Using the records below, repeat exactly the lines from the one holding "a / b / c = ideal" through the one holding "worst data-port slew with drivers (ns): 0.12", both ends included, and no others.

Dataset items
+++

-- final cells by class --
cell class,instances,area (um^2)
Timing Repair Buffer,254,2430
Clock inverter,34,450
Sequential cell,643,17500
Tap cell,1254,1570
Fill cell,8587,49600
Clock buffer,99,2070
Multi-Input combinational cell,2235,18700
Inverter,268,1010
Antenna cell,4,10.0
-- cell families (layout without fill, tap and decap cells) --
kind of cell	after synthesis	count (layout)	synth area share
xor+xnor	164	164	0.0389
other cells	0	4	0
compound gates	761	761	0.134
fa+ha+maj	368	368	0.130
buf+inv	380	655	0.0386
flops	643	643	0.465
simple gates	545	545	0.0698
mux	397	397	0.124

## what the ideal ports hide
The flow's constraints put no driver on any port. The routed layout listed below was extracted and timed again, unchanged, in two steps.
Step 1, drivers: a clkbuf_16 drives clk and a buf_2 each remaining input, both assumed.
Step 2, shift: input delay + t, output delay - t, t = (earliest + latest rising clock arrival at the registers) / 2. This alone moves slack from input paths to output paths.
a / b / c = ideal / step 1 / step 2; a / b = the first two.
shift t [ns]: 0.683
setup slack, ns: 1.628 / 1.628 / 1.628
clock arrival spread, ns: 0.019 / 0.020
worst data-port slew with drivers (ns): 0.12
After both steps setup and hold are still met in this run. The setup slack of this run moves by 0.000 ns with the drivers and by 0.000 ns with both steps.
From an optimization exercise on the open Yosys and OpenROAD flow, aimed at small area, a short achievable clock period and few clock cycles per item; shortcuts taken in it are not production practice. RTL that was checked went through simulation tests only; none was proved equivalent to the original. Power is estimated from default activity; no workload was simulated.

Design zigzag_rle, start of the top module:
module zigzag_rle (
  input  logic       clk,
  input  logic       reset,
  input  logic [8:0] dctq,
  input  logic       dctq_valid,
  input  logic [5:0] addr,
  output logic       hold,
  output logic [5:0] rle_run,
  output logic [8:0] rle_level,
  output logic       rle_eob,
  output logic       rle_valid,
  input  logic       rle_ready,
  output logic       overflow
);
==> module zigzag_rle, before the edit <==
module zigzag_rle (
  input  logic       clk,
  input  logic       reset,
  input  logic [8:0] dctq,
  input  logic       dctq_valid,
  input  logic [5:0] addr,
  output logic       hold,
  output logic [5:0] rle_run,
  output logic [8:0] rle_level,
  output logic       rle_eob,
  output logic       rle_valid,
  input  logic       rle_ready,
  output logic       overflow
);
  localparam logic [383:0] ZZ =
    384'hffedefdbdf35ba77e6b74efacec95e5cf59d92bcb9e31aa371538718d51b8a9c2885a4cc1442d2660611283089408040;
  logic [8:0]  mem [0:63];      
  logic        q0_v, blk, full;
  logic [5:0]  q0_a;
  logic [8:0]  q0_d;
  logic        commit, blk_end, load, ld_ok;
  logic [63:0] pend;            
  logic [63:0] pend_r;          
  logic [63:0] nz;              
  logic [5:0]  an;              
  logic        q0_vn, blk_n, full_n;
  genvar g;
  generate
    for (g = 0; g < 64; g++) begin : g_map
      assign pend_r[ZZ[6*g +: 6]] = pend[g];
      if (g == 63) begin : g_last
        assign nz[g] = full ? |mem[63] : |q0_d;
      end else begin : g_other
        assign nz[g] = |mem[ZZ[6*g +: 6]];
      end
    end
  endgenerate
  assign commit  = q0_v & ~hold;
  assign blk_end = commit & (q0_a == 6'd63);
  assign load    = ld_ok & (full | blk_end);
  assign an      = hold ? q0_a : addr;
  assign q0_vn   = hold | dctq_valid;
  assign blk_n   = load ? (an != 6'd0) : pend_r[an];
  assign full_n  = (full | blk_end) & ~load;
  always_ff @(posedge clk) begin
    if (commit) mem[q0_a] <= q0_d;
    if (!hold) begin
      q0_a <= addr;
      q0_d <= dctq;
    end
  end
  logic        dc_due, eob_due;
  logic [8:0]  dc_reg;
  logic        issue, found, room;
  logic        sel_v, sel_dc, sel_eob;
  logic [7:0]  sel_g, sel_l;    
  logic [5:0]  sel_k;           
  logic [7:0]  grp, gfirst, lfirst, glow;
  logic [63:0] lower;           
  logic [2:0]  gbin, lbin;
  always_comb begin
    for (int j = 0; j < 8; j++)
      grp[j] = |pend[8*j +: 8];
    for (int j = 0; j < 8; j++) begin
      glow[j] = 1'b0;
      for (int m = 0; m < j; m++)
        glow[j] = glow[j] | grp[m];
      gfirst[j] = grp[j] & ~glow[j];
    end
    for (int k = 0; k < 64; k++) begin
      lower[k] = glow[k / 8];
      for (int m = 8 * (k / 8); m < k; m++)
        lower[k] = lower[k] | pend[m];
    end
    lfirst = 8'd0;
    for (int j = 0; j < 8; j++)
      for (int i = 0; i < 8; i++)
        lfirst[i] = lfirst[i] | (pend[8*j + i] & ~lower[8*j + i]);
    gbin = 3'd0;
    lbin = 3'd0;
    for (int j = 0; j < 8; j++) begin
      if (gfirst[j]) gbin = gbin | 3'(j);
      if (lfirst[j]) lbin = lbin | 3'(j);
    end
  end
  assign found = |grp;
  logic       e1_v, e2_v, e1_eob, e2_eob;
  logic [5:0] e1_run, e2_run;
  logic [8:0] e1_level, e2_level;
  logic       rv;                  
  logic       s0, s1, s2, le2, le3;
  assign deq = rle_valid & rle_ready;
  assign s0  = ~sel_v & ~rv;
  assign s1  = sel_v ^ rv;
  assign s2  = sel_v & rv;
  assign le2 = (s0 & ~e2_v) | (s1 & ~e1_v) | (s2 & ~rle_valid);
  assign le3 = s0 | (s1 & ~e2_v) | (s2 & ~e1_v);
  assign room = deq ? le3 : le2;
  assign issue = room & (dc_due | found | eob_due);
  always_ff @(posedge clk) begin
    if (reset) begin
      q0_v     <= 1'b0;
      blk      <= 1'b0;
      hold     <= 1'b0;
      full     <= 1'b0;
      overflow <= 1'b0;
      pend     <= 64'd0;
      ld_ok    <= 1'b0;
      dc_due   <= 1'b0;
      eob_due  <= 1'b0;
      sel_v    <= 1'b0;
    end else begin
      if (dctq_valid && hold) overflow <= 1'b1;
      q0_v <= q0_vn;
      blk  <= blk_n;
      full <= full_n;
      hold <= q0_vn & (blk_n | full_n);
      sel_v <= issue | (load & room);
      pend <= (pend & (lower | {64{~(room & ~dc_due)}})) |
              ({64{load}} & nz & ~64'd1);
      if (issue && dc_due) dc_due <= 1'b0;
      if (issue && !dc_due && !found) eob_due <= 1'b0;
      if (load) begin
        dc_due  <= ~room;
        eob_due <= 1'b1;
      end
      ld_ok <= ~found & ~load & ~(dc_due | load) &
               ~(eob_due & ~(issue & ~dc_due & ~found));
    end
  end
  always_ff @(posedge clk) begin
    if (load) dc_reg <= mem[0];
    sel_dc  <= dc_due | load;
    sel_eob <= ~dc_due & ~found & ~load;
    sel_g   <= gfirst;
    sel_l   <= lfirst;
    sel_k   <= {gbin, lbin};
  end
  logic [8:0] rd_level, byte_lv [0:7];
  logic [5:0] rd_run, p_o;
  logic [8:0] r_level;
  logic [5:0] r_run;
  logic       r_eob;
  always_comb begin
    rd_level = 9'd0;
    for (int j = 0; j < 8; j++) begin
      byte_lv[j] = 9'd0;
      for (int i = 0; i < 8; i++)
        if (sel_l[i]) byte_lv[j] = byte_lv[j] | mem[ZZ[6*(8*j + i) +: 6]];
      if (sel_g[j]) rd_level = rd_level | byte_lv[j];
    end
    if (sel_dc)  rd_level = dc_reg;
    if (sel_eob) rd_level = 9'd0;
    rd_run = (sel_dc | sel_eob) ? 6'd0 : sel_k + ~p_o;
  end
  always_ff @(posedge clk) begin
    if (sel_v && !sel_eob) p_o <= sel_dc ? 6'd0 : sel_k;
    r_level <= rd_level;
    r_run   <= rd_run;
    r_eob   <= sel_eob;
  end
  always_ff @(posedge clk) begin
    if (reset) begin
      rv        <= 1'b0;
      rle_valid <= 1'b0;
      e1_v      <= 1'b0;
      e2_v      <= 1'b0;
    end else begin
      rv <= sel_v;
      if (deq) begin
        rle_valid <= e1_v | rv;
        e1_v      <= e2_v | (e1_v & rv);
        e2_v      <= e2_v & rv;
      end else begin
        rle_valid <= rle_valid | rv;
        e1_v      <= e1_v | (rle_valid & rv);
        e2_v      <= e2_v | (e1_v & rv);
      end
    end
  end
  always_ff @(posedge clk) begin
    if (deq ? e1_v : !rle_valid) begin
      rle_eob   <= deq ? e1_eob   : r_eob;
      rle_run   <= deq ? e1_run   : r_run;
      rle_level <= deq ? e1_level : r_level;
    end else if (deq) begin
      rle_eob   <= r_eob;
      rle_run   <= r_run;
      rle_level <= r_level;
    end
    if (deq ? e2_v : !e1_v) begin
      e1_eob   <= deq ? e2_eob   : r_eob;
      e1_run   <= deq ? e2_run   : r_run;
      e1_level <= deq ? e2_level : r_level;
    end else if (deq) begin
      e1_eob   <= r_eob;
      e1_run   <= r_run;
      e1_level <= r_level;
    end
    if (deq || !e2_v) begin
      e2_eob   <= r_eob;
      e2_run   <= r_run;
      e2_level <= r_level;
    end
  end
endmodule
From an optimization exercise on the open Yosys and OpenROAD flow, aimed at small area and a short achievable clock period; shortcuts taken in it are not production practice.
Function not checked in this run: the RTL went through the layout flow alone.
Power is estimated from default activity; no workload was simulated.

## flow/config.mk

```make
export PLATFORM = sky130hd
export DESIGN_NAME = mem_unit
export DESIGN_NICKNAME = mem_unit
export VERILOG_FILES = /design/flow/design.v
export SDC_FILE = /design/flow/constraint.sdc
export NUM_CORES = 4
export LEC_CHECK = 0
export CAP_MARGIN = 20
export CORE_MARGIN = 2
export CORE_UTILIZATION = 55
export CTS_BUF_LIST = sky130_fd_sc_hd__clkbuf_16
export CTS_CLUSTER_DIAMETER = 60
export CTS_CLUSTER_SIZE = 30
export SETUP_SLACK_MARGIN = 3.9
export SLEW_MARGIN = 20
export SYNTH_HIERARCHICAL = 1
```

+++

▶ _Completed task_
a / b / c = ideal / step 1 / step 2; a / b = the first two.
shift t [ns]: 0.683
setup slack, ns: 1.628 / 1.628 / 1.628
clock arrival spread, ns: 0.019 / 0.020
worst data-port slew with drivers (ns): 0.12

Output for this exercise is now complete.